Role of brokerages heightened in market downturns: CBRE

They provide landlords with counsel on tenant retention and lease restructuring, and help occupiers take a proactive approach in leasing space

Published Sun, Feb 21, 2016 · 09:50 PM

Singapore

THE real estate market across all sectors in Singapore is in a correction phase, and "in a quirky way", the job of brokerages has become more important during the transitions.

This is the time when clients - whether they are in office, retail, or industrial - will require even more of the support and advice of brokerages, CBRE managing director, brokerage (Singapore) Moray Armstrong said.

Leasing across the property sectors is expected to be weak going forward, given imminent oversupply and some sector-specific challenges such as the rise of e-commerce for retail and weak manufacturing for industrial.

Both landlords and occupiers need help, Mr Armstrong said.

Landlords need help to mitigate voids and vacancies, so brokerages would provide counsel on tenant retention and lease restructuring (including lease extensions) to provide long-term certainty of tenure.

On the flip side, occupiers may have to take a proactive approach in leasing space, particularly if they are looking to save costs, consolidate, or upgrade to new and better-quality supply coming onstream.

CBRE has installed a leadership that sits above the brokerage to ensure connectivity across the office, retail, and industrial & logistic services units, while still keeping sector specialisation.

This is because it has realised that many of its clients have exposure across multiple sectors.
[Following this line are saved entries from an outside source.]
==> inputs of run a <==
==> flow/design.v <==
`timescale 1ns/1ps
module adder_32bit (
    input wire [31:0] a,
    input wire [31:0] b,
    output wire [31:0] sum
);
    wire [31:0] p, g;
    wire [32:0] c;
    assign c[0] = 1'b0;
    wire [7:0] block_p, block_g;
    wire [8:0] block_c;
    assign block_c[0] = 1'b0;
    assign p = a ^ b;   
    assign g = a & b;   
    assign c[1] = g[0] | (p[0] & c[0]);
    assign c[2] = g[1] | (p[1] & c[1]);
    assign c[3] = g[2] | (p[2] & c[2]);
    assign c[4] = g[3] | (p[3] & c[3]);
    assign block_p[0] = p[0] & p[1] & p[2] & p[3];
    assign block_g[0] = g[3] | (p[3] & g[2]) | (p[3] & p[2] & g[1]) | (p[3] & p[2] & p[1] & g[0]);
    assign c[5] = g[4] | (p[4] & c[4]);
    assign c[6] = g[5] | (p[5] & c[5]);
    assign c[7] = g[6] | (p[6] & c[6]);
    assign c[8] = g[7] | (p[7] & c[7]);
    assign block_p[1] = p[4] & p[5] & p[6] & p[7];
    assign block_g[1] = g[7] | (p[7] & g[6]) | (p[7] & p[6] & g[5]) | (p[7] & p[6] & p[5] & g[4]);
    assign c[9]  = g[8]  | (p[8]  & c[8]);
    assign c[10] = g[9]  | (p[9]  & c[9]);
    assign c[11] = g[10] | (p[10] & c[10]);
    assign c[12] = g[11] | (p[11] & c[11]);
    assign block_p[2] = p[8] & p[9] & p[10] & p[11];
    assign block_g[2] = g[11] | (p[11] & g[10]) | (p[11] & p[10] & g[9]) | (p[11] & p[10] & p[9] & g[8]);
    assign c[13] = g[12] | (p[12] & c[12]);
    assign c[14] = g[13] | (p[13] & c[13]);
    assign c[15] = g[14] | (p[14] & c[14]);
    assign c[16] = g[15] | (p[15] & c[15]);
    assign block_p[3] = p[12] & p[13] & p[14] & p[15];
    assign block_g[3] = g[15] | (p[15] & g[14]) | (p[15] & p[14] & g[13]) | (p[15] & p[14] & p[13] & g[12]);
    assign c[17] = g[16] | (p[16] & c[16]);
    assign c[18] = g[17] | (p[17] & c[17]);
    assign c[19] = g[18] | (p[18] & c[18]);
    assign c[20] = g[19] | (p[19] & c[19]);
    assign block_p[4] = p[16] & p[17] & p[18] & p[19];
    assign block_g[4] = g[19] | (p[19] & g[18]) | (p[19] & p[18] & g[17]) | (p[19] & p[18] & p[17] & g[16]);
    assign c[21] = g[20] | (p[20] & c[20]);
    assign c[22] = g[21] | (p[21] & c[21]);
    assign c[23] = g[22] | (p[22] & c[22]);
    assign c[24] = g[23] | (p[23] & c[23]);
    assign block_p[5] = p[20] & p[21] & p[22] & p[23];
    assign block_g[5] = g[23] | (p[23] & g[22]) | (p[23] & p[22] & g[21]) | (p[23] & p[22] & p[21] & g[20]);
    assign c[25] = g[24] | (p[24] & c[24]);
    assign c[26] = g[25] | (p[25] & c[25]);
    assign c[27] = g[26] | (p[26] & c[26]);
    assign c[28] = g[27] | (p[27] & c[27]);
    assign block_p[6] = p[24] & p[25] & p[26] & p[27];
    assign block_g[6] = g[27] | (p[27] & g[26]) | (p[27] & p[26] & g[25]) | (p[27] & p[26] & p[25] & g[24]);
    assign c[29] = g[28] | (p[28] & c[28]);
    assign c[30] = g[29] | (p[29] & c[29]);
    assign c[31] = g[30] | (p[30] & c[30]);
    assign c[32] = g[31] | (p[31] & c[31]);
    assign block_p[7] = p[28] & p[29] & p[30] & p[31];
    assign block_g[7] = g[31] | (p[31] & g[30]) | (p[31] & p[30] & g[29]) | (p[31] & p[30] & p[29] & g[28]);
    assign block_c[1] = block_g[0] | (block_p[0] & block_c[0]);
    assign block_c[2] = block_g[1] | (block_p[1] & block_c[1]);
    assign block_c[3] = block_g[2] | (block_p[2] & block_c[2]);
    assign block_c[4] = block_g[3] | (block_p[3] & block_c[3]);
    assign block_c[5] = block_g[4] | (block_p[4] & block_c[4]);
    assign block_c[6] = block_g[5] | (block_p[5] & block_c[5]);
    assign block_c[7] = block_g[6] | (block_p[6] & block_c[6]);
    assign block_c[8] = block_g[7] | (block_p[7] & block_c[7]);
    assign sum = p ^ c[31:0];
endmodule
A company could require space for a head office, retail outlets to distribute its products, logistics requirements for inventory, and even data centre space for analytics. Data centre leasing is rare among brokerages, but CBRE has a specialist division hubbed in Singapore doing just that.
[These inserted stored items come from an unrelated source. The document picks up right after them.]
==> flow/design.v <==
`timescale 1ns / 1ps
module uart_rx(
               input               clk          ,		 
               input               rst_n        ,	
               input               din          ,
               output  reg [7:0]    dout         ,		
               output  reg         dout_vld     
               );
parameter    	   BPS	  =	217;	 
reg   [14:0]        cnt0         ;
wire                add_cnt0     ;
wire                end_cnt0     ;
reg   [ 3:0]        cnt1         ;
wire                add_cnt1     ;
wire                end_cnt1     ;
reg                 rx0          ;	
reg                 rx1          ;	
reg                 rx2          ;	
wire                rx_en        ;
reg                 flag_add     ;
always @ (posedge clk or negedge rst_n) begin
	if(!rst_n) begin
		rx0 <= 1'b1;
        rx1 <= 1'b1;
        rx2 <= 1'b1;
	end
	else begin
		rx0 <= din;
        rx1 <= rx0;
        rx2 <= rx1;
	end
end
assign rx_en = rx2 & ~rx1;	
always @(posedge clk or negedge rst_n)begin
    if(!rst_n)begin
        cnt0 <= 0;
    end
    else if(add_cnt0)begin
        if(end_cnt0)
            cnt0 <= 0;
        else
            cnt0 <= cnt0 + 1;
    end
end
assign add_cnt0 = flag_add;
assign end_cnt0 = add_cnt0 && cnt0==BPS-1 ;
always @(posedge clk or negedge rst_n)begin 
    if(!rst_n)begin
        cnt1 <= 0;
    end
    else if(add_cnt1)begin
        if(end_cnt1)
            cnt1 <= 0;
        else
            cnt1 <= cnt1 + 1;
    end
end
assign add_cnt1 = end_cnt0;
assign end_cnt1 = add_cnt1 && cnt1==9-1 ;  
always @ (posedge clk or negedge rst_n)begin
	if(!rst_n) begin
		flag_add <= 1'b0;
	end
	else if(rx_en) begin		
		flag_add <= 1'b1;	
	end
    else if(end_cnt1) begin		
		flag_add <= 1'b0;	
	end
end
always @ (posedge clk or negedge rst_n)begin
	if(!rst_n) begin
		dout <= 8'd0;
	end
	else if(add_cnt0 && cnt0==BPS/2-1 && cnt1!=0) begin		 
	    dout[cnt1-1]<= rx2 ;
	end
end
always @ (posedge clk or negedge rst_n)begin
	if(!rst_n) begin
		dout_vld <= 1'b0;
	end
    else if(end_cnt1) begin		
		dout_vld <= 1'b1;	
	end
	else begin	
        dout_vld <= 1'b0;			
	end
end
endmodule
`timescale 1ns / 1ps
module uart_tx(
                 input             clk    ,			
                 input             rst_n  ,		
                 input [7:0]       din    ,
                 input             din_vld,	  
                 output reg        rdy    ,   
                 output reg        dout   
             );
parameter         BPS    = 217;
reg   [7:0]       tx_data_tmp;	
reg               flag_add   ;
reg   [14:0]      cnt0       ;
wire              add_cnt0   ;
wire              end_cnt0   ;
reg   [ 3:0]      cnt1       ;
wire              add_cnt1   ;
wire              end_cnt1   ;
wire  [ 9:0]      data       ;
always  @(posedge clk or negedge rst_n)begin
    if(rst_n==1'b0)begin
        flag_add <= 0;
    end
    else if(flag_add==0 && din_vld)begin
        flag_add <= 1;
    end
    else if(end_cnt1)begin
        flag_add <= 0;
    end
end
always @(posedge clk or negedge rst_n)begin
    if(!rst_n)begin
        cnt0 <= 0;
    end
    else if(add_cnt0)begin
        if(end_cnt0)
            cnt0 <= 0;
        else
            cnt0 <= cnt0 + 1;
    end
end
assign add_cnt0 = flag_add;
assign end_cnt0 = add_cnt0 && cnt0==BPS-1 ;
always @(posedge clk or negedge rst_n)begin 
    if(!rst_n)begin
        cnt1 <= 0;
    end
    else if(add_cnt1)begin
        if(end_cnt1)
            cnt1 <= 0;
        else
            cnt1 <= cnt1 + 1;
    end
end
assign add_cnt1 = end_cnt0;
assign end_cnt1 = add_cnt1 && cnt1==10-1 ;
always @ (posedge clk or negedge rst_n) begin
	if(!rst_n) begin
		tx_data_tmp <=8'd0;
	end
	else if(flag_add==1'b0 && din_vld) begin	
		tx_data_tmp <= din;	
	end
end
always @ (posedge clk or negedge rst_n) begin
	if(!rst_n) begin
		dout <= 1'b1;
	end
	else if(add_cnt0 && cnt0==1-1)begin
        dout<= data[cnt1];
    end 
end
assign  data = {1'b1,tx_data_tmp,1'b0};  
always  @(*)begin
    if(din_vld || flag_add)
        rdy = 1'b0;
    else
        rdy = 1'b1;
end
endmodule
Revenue from CBRE's leasing brokerage made up about a fifth of its overall revenue of US$10.9 billion in 2015. CBRE's 2015 revenue was a 20 per cent surge from 2014 in US dollar terms. Of that, Asia-Pacific revenue made up 10 per cent and is on the uptrend.

In an interview with The Business Times, Mr Armstrong also said that he expects a recovery in the office market in 2017, while rentals may find a support level by the end of 2016.
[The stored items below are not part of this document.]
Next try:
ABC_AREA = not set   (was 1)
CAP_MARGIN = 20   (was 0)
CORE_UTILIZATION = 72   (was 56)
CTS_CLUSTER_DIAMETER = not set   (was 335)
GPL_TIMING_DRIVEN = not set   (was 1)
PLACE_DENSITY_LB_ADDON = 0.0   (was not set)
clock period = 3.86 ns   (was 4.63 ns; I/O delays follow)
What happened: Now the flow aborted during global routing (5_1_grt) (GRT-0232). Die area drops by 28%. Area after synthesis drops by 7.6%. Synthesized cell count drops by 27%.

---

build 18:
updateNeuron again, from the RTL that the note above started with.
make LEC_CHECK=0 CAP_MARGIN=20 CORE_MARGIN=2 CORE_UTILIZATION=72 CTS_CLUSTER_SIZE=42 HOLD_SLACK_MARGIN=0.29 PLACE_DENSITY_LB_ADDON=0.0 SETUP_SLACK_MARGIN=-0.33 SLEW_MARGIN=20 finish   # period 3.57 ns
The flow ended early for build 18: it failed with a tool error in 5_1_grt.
==> inputs of build 9 <==
## cordic
module cordic #(
    parameter WIDTH = 16,                
    parameter ITERATIONS = 12,           
    parameter MODE = 0                   
)(
    input wire clk,
    input wire rst_n,
    input wire start,                    
    input wire [WIDTH-1:0] x_in,         
    input wire [WIDTH-1:0] y_in,         
    input wire [WIDTH-1:0] z_in,         
    output reg done,                     
    output reg [WIDTH-1:0] x_out,        
    output reg [WIDTH-1:0] y_out,        
    output reg [WIDTH-1:0] z_out         
);
Settings: LEC_CHECK=0, ABC_AREA=1, CAP_MARGIN=40, CORE_ASPECT_RATIO=0.7, CORE_MARGIN=2, CORE_UTILIZATION=72, CTS_CLUSTER_DIAMETER=374, CTS_CLUSTER_SIZE=93, SLEW_MARGIN=20, TNS_END_PERCENT=5; clock period 3.78 ns.
run.sh (not shown) runs the stock make flow with config.mk's settings and CLKGATE_MAP_FILE=.
==> build 78 (differences from build 9) <==
Settings changed: ABC_AREA 1 to not set, CAP_MARGIN 40 to 20, CORE_ASPECT_RATIO 0.7 to not set, CORE_UTILIZATION 72 to 67, CTS_CLUSTER_DIAMETER 374 to not set, CTS_CLUSTER_SIZE 93 to not set, HOLD_SLACK_MARGIN set to -0.1, PLACE_DENSITY set to 0.67, SETUP_SLACK_MARGIN set to -0.55, TNS_END_PERCENT 5 to not set.
==> flow/constraint.sdc (replaced) <==
create_clock -name core_clock -period 7.27 [get_ports {clk}]
set_input_delay 1.4540 -clock core_clock [delete_from_list [all_inputs] [get_ports {clk}]]
set_output_delay 1.4540 -clock core_clock [all_outputs]
set_load 0.01 [all_outputs]
==> build 6 (differences from build 9) <==
Settings changed: ABC_AREA 1 to not set, CAP_MARGIN 40 to 20, CORE_ASPECT_RATIO 0.7 to not set, CTS_CLUSTER_DIAMETER 374 to 30, CTS_CLUSTER_SIZE 93 to not set, PLACE_DENSITY set to 0.7, SETUP_SLACK_MARGIN set to 0.61, TNS_END_PERCENT 5 to not set.
==> flow/constraint.sdc (replaced) <==
create_clock -name core_clock -period 4.68 [get_ports {clk}]
set_input_delay 0.9360 -clock core_clock [delete_from_list [all_inputs] [get_ports {clk}]]
set_output_delay 0.9360 -clock core_clock [all_outputs]
set_load 0.01 [all_outputs]
==> build 39 (differences from build 9) <==
Settings changed: ABC_AREA 1 to not set, CAP_MARGIN 40 to 0, CORE_ASPECT_RATIO 0.7 to not set, CORE_MARGIN 2 to 5, CORE_UTILIZATION 72 to 45, CTS_CLUSTER_DIAMETER 374 to 332, CTS_CLUSTER_SIZE 93 to 100, TNS_END_PERCENT 5 to 20.
==> flow/constraint.sdc (replaced) <==
create_clock -name core_clock -period 10.0 [get_ports {clk}]
set_input_delay 2.0000 -clock core_clock [delete_from_list [all_inputs] [get_ports {clk}]]
set_output_delay 2.0000 -clock core_clock [all_outputs]
set_load 0.01 [all_outputs]
==> notes <==
- Build 9 completed and failed the layout checks on negative setup slack. Build 78 went through all stages and came out clean. Build 6 ended with an error in global routing (5_1_grt) (GRT-0232). Build 39 finished with timing, DRC and antenna clean.
- Maximum frequency, highest first: build 9, build 78, build 39.
- Design area, lowest first: build 78, build 39, build 9.
- Of build 9 and build 39, build 39 has the higher worst hold slack (gap 0.086 ns).
- Count of clock-buffer cells in the layout is the same in build 78 and build 39.
- The highest worst setup slack belongs to build 39, the lowest to build 9.
- The lowest cell count belongs to build 78, the highest to build 9.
He is methodological in arriving at these conclusions. Thus far, the correction phase in the office sector is now almost a year in, with vacancies trending up and rentals softening.

The previous three cycles in Singapore (one cycle is measured from trough to peak, or vice versa) have averaged about 1.5 to two years. That seems to suggest that a turnaround is possible in six months' time, but for this cycle, there is the added complication of a strong delivery of some four million square feet of office space completing in 2016.

"In terms of profiling of the market, we do think this correction phase has further to run, but I would suggest looking to an inflexion point somewhere round about mid-2017, because by then, the bulk of the supply wave would have passed and absorption would have kicked in and improved. I would also optimistically look to the Singapore economy starting to strengthen and improve by then."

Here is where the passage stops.